### PROBLEM
Which lines in the data below contain the word "between"? Copy each of them.

◆ ◆ ◆

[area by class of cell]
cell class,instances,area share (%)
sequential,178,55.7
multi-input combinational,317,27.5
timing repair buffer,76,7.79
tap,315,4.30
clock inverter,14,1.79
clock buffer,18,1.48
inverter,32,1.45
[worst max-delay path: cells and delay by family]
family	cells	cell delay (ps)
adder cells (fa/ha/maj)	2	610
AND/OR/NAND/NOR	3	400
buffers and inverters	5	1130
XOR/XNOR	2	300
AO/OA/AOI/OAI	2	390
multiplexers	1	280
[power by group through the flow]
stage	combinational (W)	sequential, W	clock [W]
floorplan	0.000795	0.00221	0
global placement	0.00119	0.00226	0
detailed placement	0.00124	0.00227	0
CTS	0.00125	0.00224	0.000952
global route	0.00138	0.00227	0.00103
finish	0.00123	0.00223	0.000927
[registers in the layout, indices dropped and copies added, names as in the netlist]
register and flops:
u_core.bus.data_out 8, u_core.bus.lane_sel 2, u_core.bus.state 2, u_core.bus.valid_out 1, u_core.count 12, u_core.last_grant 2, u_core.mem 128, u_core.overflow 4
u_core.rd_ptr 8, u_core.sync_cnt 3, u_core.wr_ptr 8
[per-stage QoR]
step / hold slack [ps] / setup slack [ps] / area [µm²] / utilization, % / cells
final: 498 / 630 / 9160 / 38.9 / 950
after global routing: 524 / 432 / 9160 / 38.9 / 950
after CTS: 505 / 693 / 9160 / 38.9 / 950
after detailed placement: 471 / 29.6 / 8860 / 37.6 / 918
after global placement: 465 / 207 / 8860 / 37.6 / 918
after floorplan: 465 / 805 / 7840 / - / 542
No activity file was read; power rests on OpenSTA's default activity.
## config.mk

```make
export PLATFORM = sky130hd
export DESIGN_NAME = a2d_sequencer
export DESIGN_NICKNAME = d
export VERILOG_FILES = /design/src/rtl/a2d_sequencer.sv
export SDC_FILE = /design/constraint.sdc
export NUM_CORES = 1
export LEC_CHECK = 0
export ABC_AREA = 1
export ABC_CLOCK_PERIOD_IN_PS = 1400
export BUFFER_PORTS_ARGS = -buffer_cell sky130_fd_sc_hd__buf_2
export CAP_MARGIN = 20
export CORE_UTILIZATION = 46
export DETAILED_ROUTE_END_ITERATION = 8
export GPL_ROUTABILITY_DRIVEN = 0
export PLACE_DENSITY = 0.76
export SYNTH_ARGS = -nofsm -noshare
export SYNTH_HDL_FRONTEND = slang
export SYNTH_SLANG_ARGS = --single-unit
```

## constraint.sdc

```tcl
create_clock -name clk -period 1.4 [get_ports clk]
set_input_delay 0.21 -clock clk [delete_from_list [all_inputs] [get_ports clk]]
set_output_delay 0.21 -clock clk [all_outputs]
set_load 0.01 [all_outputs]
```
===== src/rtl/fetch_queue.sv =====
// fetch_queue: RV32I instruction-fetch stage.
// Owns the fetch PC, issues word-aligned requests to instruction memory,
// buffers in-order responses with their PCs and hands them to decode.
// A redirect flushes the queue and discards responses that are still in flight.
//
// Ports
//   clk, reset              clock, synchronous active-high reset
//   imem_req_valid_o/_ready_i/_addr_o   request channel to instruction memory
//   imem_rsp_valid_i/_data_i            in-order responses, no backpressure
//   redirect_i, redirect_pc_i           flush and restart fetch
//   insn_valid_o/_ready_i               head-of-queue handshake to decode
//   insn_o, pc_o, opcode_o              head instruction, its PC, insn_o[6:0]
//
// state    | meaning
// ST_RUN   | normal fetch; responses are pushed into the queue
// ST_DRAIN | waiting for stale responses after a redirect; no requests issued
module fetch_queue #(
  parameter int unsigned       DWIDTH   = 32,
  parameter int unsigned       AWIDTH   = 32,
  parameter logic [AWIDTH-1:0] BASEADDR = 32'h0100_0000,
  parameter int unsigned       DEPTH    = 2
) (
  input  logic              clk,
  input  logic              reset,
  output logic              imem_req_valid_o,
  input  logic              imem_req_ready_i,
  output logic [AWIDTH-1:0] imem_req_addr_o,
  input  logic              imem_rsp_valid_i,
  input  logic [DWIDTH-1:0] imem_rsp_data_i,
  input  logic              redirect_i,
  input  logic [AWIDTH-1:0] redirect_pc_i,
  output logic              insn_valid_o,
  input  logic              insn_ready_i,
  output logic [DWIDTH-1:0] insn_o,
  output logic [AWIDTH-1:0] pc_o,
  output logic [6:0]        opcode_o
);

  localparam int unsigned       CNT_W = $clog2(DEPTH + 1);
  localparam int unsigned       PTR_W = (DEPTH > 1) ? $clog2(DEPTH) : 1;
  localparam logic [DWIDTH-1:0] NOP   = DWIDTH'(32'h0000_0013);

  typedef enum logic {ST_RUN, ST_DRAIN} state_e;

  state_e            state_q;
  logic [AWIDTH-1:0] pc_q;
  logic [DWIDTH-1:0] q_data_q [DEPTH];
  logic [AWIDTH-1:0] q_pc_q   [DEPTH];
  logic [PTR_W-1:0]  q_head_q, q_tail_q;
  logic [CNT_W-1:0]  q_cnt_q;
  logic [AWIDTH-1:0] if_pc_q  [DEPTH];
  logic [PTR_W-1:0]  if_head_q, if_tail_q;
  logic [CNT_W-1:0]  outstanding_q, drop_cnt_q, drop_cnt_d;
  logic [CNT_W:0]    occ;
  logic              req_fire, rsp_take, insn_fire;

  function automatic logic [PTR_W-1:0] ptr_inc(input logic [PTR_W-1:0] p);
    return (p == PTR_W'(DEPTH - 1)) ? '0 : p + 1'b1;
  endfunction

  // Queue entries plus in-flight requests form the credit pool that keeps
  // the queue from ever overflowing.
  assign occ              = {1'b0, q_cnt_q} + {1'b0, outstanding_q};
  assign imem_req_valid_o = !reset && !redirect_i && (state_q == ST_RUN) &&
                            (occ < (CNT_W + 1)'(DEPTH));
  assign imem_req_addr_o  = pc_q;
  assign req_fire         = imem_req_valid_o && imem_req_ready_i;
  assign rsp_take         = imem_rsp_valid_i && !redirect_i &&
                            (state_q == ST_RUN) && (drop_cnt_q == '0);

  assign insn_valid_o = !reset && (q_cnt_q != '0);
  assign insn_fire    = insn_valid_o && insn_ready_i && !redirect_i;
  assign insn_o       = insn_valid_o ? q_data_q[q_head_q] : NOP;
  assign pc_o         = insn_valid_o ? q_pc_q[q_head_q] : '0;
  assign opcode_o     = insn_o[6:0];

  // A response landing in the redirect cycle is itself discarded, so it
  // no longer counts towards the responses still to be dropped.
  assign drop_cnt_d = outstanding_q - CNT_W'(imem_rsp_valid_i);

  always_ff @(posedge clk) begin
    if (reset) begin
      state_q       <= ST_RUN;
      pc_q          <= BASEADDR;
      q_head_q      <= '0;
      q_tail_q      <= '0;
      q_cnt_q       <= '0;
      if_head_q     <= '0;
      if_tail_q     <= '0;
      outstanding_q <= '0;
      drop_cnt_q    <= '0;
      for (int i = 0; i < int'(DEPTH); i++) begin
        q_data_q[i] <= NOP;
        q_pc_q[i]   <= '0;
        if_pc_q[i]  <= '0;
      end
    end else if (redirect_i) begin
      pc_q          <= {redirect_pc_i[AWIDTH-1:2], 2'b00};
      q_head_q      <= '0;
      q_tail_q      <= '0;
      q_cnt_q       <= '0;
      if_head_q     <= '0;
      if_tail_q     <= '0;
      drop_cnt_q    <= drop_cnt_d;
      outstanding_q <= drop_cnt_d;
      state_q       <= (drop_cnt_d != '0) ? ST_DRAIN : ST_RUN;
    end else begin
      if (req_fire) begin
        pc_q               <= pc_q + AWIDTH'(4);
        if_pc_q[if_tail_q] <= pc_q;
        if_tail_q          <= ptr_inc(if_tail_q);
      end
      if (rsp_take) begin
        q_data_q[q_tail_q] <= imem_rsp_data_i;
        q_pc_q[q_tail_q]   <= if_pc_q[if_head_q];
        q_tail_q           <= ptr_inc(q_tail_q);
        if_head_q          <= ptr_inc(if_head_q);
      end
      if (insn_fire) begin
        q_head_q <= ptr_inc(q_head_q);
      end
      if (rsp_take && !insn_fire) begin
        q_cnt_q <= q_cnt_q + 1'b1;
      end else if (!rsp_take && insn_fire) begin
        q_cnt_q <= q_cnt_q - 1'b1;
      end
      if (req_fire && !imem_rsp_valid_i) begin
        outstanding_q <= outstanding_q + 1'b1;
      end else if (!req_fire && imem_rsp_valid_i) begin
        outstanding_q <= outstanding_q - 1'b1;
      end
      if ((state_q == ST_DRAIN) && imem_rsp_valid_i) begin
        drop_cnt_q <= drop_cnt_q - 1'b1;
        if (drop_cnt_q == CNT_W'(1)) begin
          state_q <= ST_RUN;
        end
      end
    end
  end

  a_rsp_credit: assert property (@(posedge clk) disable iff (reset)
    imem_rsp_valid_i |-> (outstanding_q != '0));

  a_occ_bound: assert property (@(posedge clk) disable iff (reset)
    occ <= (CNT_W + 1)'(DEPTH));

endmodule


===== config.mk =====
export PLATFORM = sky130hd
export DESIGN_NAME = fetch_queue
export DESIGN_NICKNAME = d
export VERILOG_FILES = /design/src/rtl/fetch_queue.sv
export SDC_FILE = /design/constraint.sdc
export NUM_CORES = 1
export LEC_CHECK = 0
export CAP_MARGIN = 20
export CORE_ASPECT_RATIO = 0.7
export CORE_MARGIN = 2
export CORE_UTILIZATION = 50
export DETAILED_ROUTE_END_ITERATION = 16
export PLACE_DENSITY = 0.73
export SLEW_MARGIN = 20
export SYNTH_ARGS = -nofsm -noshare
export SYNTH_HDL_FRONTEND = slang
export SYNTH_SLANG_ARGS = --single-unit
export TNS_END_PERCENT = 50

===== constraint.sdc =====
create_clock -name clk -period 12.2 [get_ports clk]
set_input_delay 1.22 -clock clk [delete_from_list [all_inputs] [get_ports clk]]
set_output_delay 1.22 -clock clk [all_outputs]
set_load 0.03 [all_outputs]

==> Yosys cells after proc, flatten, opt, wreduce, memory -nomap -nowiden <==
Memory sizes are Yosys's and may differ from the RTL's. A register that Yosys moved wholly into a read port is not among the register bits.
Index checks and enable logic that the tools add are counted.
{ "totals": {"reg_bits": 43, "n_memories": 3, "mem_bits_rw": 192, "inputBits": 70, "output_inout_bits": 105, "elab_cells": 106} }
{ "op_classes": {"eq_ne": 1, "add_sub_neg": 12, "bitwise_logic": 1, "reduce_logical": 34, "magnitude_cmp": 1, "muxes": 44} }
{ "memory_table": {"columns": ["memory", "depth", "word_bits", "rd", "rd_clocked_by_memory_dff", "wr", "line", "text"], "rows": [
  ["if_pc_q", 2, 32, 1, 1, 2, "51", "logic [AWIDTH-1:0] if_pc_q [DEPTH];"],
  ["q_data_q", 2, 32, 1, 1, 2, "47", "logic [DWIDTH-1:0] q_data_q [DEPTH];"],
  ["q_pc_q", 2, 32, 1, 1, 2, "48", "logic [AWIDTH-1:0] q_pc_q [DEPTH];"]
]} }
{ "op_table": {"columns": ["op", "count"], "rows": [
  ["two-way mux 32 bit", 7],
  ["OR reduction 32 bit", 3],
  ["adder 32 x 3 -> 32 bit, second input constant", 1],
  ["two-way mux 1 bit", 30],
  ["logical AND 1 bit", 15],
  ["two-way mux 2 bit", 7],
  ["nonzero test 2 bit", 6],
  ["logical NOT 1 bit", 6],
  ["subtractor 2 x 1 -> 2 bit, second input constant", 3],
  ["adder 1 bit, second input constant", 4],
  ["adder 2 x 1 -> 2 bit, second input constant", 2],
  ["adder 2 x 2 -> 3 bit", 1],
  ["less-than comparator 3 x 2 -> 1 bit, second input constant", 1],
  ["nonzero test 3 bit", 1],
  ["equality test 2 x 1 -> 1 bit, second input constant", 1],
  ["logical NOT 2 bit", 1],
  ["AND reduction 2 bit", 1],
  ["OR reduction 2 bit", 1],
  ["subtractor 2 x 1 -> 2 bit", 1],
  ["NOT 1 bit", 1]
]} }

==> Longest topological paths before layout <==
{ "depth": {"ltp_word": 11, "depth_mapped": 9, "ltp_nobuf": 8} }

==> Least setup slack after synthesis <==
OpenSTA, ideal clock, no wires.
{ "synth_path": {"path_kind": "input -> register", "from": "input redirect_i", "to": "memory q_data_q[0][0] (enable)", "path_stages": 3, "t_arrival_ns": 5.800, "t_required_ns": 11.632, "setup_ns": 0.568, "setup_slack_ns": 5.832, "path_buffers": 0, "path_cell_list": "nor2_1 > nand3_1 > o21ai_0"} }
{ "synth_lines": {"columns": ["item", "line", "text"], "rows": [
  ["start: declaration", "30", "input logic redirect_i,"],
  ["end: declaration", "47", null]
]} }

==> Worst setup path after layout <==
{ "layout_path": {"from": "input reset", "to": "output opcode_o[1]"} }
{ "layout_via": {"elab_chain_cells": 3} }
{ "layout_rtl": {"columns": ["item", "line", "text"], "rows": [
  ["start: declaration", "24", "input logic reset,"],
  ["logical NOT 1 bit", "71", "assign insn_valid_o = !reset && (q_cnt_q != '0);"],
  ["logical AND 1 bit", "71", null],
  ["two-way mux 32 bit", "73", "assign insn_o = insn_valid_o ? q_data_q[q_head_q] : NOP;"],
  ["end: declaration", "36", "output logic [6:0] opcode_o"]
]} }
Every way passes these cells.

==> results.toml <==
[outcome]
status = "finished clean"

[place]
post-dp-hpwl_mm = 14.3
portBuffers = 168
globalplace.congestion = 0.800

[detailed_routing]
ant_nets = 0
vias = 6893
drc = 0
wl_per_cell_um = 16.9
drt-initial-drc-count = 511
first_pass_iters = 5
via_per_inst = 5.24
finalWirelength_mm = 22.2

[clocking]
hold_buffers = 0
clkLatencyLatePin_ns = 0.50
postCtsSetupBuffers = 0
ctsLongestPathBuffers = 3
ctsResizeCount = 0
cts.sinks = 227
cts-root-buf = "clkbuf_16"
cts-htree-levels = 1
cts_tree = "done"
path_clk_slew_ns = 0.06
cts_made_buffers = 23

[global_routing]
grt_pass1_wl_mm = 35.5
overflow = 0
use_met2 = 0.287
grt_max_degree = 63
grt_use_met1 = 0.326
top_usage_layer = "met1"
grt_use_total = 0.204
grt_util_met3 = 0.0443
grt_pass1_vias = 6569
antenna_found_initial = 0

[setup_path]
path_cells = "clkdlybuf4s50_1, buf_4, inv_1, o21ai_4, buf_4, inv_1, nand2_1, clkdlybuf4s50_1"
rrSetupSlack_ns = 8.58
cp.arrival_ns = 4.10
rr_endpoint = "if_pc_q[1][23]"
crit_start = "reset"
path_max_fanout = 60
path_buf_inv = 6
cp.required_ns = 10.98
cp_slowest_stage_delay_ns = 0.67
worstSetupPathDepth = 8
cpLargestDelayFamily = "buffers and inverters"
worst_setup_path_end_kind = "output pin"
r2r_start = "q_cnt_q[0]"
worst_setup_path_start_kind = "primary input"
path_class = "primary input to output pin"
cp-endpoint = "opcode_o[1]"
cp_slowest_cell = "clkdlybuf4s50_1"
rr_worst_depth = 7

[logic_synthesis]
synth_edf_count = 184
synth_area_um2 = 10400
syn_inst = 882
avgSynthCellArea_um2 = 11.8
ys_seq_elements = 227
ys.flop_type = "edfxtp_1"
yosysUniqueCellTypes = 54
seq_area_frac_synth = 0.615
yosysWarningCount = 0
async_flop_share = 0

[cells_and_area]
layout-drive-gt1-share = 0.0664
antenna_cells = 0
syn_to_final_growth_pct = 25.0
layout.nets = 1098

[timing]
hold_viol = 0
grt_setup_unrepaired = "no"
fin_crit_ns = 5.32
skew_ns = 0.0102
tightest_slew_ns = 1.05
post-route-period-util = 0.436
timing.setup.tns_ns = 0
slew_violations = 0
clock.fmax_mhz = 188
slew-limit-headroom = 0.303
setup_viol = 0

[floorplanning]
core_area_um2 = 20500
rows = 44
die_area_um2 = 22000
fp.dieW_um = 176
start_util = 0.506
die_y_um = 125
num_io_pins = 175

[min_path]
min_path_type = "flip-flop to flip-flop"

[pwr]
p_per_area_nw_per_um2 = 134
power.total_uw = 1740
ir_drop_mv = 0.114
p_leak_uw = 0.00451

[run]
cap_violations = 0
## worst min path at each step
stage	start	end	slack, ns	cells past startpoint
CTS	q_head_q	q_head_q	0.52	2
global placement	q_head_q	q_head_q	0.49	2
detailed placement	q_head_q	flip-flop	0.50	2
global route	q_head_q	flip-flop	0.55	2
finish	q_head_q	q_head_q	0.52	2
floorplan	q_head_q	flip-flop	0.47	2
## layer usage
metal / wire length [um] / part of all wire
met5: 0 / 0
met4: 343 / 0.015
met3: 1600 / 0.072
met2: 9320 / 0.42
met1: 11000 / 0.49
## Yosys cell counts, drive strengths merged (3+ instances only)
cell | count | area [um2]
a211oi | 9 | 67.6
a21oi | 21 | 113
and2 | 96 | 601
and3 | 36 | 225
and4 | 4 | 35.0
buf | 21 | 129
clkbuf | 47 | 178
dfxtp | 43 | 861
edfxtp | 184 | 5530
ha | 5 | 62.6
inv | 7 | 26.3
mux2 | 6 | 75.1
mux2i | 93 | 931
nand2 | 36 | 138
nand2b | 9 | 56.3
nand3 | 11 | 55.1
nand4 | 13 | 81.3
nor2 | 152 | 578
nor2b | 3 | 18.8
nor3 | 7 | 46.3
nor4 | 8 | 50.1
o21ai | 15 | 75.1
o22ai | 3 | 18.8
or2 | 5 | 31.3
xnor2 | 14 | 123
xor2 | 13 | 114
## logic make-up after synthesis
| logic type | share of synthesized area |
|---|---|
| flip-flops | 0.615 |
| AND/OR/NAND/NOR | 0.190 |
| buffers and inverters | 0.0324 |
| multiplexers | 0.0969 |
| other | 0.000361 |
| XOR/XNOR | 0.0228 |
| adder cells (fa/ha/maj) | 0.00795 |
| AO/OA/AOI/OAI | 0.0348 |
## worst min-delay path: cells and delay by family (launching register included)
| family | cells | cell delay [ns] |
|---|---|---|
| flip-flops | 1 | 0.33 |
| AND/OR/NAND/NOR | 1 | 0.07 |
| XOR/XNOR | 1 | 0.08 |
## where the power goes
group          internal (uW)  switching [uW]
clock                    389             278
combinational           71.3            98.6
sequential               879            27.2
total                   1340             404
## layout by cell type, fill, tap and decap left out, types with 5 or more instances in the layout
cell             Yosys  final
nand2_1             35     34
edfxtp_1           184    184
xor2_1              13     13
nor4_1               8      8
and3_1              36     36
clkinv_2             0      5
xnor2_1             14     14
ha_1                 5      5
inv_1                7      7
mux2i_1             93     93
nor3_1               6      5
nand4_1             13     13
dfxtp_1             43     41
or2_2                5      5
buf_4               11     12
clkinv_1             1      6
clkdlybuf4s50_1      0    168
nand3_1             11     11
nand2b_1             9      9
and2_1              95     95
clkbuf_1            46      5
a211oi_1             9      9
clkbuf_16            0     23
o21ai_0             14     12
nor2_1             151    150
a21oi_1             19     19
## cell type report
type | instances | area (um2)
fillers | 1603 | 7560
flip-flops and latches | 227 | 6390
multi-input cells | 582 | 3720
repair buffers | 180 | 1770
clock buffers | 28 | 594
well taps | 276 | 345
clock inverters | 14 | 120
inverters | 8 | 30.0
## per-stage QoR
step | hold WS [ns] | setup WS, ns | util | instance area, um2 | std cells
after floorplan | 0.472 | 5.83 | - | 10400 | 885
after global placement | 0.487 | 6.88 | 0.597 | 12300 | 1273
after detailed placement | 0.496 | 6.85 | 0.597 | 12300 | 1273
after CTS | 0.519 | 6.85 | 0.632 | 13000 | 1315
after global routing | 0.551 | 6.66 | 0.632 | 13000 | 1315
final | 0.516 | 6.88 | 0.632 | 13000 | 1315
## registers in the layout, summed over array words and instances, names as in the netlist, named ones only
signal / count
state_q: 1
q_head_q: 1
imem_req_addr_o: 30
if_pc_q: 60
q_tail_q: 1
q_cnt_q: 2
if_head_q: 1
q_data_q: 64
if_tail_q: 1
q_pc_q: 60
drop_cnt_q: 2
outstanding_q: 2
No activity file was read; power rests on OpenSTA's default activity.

◆ ◆ ◆

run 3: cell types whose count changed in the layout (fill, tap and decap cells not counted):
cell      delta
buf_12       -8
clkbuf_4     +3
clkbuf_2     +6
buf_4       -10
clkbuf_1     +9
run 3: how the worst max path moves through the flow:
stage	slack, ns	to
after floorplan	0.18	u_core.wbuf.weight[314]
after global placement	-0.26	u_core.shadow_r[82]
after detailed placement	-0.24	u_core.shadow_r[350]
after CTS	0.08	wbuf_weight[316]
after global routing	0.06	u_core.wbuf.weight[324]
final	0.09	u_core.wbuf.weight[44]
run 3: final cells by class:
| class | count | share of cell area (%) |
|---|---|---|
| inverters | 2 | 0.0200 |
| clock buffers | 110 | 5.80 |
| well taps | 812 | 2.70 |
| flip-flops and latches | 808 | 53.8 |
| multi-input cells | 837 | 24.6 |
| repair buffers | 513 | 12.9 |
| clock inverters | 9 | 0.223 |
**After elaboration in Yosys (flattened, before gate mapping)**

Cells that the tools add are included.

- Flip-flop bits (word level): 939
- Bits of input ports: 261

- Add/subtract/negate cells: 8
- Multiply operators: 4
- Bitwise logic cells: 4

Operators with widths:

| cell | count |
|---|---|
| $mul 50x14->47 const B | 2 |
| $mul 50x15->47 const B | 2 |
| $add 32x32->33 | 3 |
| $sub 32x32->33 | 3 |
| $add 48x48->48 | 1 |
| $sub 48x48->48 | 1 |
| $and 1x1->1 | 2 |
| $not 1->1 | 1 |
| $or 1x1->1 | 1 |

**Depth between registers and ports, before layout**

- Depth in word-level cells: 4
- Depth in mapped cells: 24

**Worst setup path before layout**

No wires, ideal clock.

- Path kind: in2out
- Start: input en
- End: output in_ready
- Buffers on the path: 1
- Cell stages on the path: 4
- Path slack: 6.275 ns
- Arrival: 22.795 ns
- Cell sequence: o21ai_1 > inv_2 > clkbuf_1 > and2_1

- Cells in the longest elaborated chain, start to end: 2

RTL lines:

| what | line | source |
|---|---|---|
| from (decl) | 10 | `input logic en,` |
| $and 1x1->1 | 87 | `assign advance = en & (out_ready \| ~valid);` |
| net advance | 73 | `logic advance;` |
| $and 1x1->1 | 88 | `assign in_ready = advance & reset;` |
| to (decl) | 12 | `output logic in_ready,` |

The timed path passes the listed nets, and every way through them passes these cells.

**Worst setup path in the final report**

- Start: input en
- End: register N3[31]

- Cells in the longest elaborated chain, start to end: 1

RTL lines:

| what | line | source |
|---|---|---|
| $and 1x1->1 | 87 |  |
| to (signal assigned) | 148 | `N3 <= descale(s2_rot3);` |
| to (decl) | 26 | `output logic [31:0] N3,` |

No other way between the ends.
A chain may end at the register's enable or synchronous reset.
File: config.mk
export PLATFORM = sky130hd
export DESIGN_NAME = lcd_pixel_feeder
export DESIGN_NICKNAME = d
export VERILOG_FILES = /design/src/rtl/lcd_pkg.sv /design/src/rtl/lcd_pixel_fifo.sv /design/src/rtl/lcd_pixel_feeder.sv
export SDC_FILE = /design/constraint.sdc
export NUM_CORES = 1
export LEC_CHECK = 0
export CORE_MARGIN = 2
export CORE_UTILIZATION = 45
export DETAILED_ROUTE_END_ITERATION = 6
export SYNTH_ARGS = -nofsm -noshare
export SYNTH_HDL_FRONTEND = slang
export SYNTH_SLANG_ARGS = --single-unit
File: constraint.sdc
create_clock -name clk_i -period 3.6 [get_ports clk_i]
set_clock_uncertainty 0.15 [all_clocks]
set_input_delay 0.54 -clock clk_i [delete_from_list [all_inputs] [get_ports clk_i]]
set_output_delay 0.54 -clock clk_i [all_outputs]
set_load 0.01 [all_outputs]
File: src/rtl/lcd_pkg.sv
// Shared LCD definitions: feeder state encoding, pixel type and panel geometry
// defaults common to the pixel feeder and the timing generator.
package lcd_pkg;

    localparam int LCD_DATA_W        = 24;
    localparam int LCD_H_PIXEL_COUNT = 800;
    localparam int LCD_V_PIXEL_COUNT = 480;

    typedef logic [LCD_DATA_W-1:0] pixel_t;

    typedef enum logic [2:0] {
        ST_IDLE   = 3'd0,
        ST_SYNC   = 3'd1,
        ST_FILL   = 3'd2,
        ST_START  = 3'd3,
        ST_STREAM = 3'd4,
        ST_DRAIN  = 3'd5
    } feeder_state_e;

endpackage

◆ ◆ ◆

### EXERCISE SOLUTION
**Depth between registers and ports, before layout**
No other way between the ends.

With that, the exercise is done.